*What you need to do*. Reading the data below, count the lines that carry the string "grant". Give nothing but the count.

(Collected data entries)
┄┄┄┄┄┄┄┄┄┄
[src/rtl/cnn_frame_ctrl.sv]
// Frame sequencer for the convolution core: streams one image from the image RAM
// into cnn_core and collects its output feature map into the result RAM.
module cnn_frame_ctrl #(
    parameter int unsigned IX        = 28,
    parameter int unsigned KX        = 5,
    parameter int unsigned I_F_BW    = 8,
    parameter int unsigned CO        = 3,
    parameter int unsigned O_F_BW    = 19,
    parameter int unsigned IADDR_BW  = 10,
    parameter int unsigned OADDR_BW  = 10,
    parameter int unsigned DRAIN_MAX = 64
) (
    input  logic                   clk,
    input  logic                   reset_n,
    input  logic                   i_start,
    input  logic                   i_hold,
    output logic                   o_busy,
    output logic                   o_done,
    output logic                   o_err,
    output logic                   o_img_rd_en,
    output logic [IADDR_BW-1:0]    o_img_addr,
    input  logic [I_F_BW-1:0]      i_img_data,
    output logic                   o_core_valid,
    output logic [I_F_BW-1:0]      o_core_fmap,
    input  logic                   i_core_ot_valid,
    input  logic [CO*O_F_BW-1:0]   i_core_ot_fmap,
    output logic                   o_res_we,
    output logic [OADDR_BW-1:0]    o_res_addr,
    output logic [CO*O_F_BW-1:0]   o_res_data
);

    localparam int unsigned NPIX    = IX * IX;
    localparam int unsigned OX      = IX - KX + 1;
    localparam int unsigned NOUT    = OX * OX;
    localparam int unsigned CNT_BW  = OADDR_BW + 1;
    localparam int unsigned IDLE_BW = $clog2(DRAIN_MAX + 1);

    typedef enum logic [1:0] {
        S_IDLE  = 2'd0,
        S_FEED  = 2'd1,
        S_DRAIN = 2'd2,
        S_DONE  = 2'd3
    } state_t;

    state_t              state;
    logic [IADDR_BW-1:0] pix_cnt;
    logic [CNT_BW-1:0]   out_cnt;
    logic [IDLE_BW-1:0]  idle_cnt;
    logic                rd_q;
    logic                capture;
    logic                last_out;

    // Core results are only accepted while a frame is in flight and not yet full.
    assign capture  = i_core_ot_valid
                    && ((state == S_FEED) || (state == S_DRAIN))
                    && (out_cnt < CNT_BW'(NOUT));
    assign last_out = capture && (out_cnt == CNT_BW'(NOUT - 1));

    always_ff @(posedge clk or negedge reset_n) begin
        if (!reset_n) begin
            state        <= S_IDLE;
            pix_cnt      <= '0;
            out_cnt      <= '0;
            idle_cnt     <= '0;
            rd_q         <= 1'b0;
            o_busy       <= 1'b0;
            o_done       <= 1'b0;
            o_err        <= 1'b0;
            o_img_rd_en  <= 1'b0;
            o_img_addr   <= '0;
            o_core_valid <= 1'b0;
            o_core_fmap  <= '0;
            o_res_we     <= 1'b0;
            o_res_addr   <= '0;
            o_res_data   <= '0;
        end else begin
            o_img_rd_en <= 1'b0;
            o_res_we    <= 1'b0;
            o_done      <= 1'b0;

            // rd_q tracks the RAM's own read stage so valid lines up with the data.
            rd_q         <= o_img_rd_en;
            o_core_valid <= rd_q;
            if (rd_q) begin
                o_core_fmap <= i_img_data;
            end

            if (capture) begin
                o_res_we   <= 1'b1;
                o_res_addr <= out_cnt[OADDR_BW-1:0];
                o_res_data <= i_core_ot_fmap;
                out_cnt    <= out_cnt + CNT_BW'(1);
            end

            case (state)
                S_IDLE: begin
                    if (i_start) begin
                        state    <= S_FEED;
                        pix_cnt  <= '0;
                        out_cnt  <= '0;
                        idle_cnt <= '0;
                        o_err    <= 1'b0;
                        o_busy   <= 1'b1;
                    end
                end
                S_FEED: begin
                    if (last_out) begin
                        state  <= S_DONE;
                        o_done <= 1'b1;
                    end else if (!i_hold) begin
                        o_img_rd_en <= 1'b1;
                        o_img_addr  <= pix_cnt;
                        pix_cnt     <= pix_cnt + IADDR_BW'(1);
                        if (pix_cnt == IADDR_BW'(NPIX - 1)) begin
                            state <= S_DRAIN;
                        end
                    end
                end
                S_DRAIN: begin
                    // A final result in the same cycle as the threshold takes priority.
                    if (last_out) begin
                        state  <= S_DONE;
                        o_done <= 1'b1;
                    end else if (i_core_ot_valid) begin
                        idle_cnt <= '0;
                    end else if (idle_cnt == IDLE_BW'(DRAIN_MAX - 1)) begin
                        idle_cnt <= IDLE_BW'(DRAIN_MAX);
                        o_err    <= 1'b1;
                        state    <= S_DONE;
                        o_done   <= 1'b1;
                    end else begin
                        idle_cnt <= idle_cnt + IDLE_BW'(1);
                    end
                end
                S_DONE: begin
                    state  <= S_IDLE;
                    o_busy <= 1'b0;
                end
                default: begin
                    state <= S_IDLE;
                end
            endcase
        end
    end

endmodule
┄┄┄┄┄┄┄┄┄┄
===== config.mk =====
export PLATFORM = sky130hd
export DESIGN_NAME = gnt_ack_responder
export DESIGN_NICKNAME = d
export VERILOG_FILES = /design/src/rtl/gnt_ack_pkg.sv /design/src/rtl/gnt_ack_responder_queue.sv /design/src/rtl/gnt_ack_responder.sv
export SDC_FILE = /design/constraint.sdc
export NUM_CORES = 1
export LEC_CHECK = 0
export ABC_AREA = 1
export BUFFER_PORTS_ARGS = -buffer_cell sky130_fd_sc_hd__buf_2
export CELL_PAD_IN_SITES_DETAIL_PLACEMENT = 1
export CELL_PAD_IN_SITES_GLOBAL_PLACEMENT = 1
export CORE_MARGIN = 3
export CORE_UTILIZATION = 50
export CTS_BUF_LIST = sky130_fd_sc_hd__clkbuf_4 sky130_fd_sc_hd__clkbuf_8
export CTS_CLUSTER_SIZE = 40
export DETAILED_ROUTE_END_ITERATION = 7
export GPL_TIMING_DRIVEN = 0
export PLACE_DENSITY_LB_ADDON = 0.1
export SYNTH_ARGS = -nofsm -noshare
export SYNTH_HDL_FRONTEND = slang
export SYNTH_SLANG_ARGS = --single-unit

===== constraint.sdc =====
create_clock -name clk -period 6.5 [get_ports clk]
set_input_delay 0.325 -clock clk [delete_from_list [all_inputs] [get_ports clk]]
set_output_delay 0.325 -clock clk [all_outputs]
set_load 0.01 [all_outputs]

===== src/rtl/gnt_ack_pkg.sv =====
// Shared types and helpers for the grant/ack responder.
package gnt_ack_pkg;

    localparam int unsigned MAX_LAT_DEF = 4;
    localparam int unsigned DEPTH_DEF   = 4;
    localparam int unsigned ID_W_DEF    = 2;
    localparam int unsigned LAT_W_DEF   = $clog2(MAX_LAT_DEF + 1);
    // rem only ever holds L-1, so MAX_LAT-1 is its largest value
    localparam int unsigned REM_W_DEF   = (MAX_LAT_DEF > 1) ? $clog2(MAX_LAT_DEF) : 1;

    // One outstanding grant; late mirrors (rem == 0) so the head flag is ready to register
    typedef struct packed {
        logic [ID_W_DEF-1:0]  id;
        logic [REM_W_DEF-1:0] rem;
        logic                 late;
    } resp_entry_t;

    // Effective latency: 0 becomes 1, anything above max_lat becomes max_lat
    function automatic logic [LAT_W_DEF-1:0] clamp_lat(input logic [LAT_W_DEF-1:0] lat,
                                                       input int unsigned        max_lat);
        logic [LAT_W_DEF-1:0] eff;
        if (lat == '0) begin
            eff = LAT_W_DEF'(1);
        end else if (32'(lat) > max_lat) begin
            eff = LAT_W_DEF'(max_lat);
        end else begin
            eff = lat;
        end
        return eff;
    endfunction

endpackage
┄┄┄┄┄┄┄┄┄┄
*Problem solution*. 2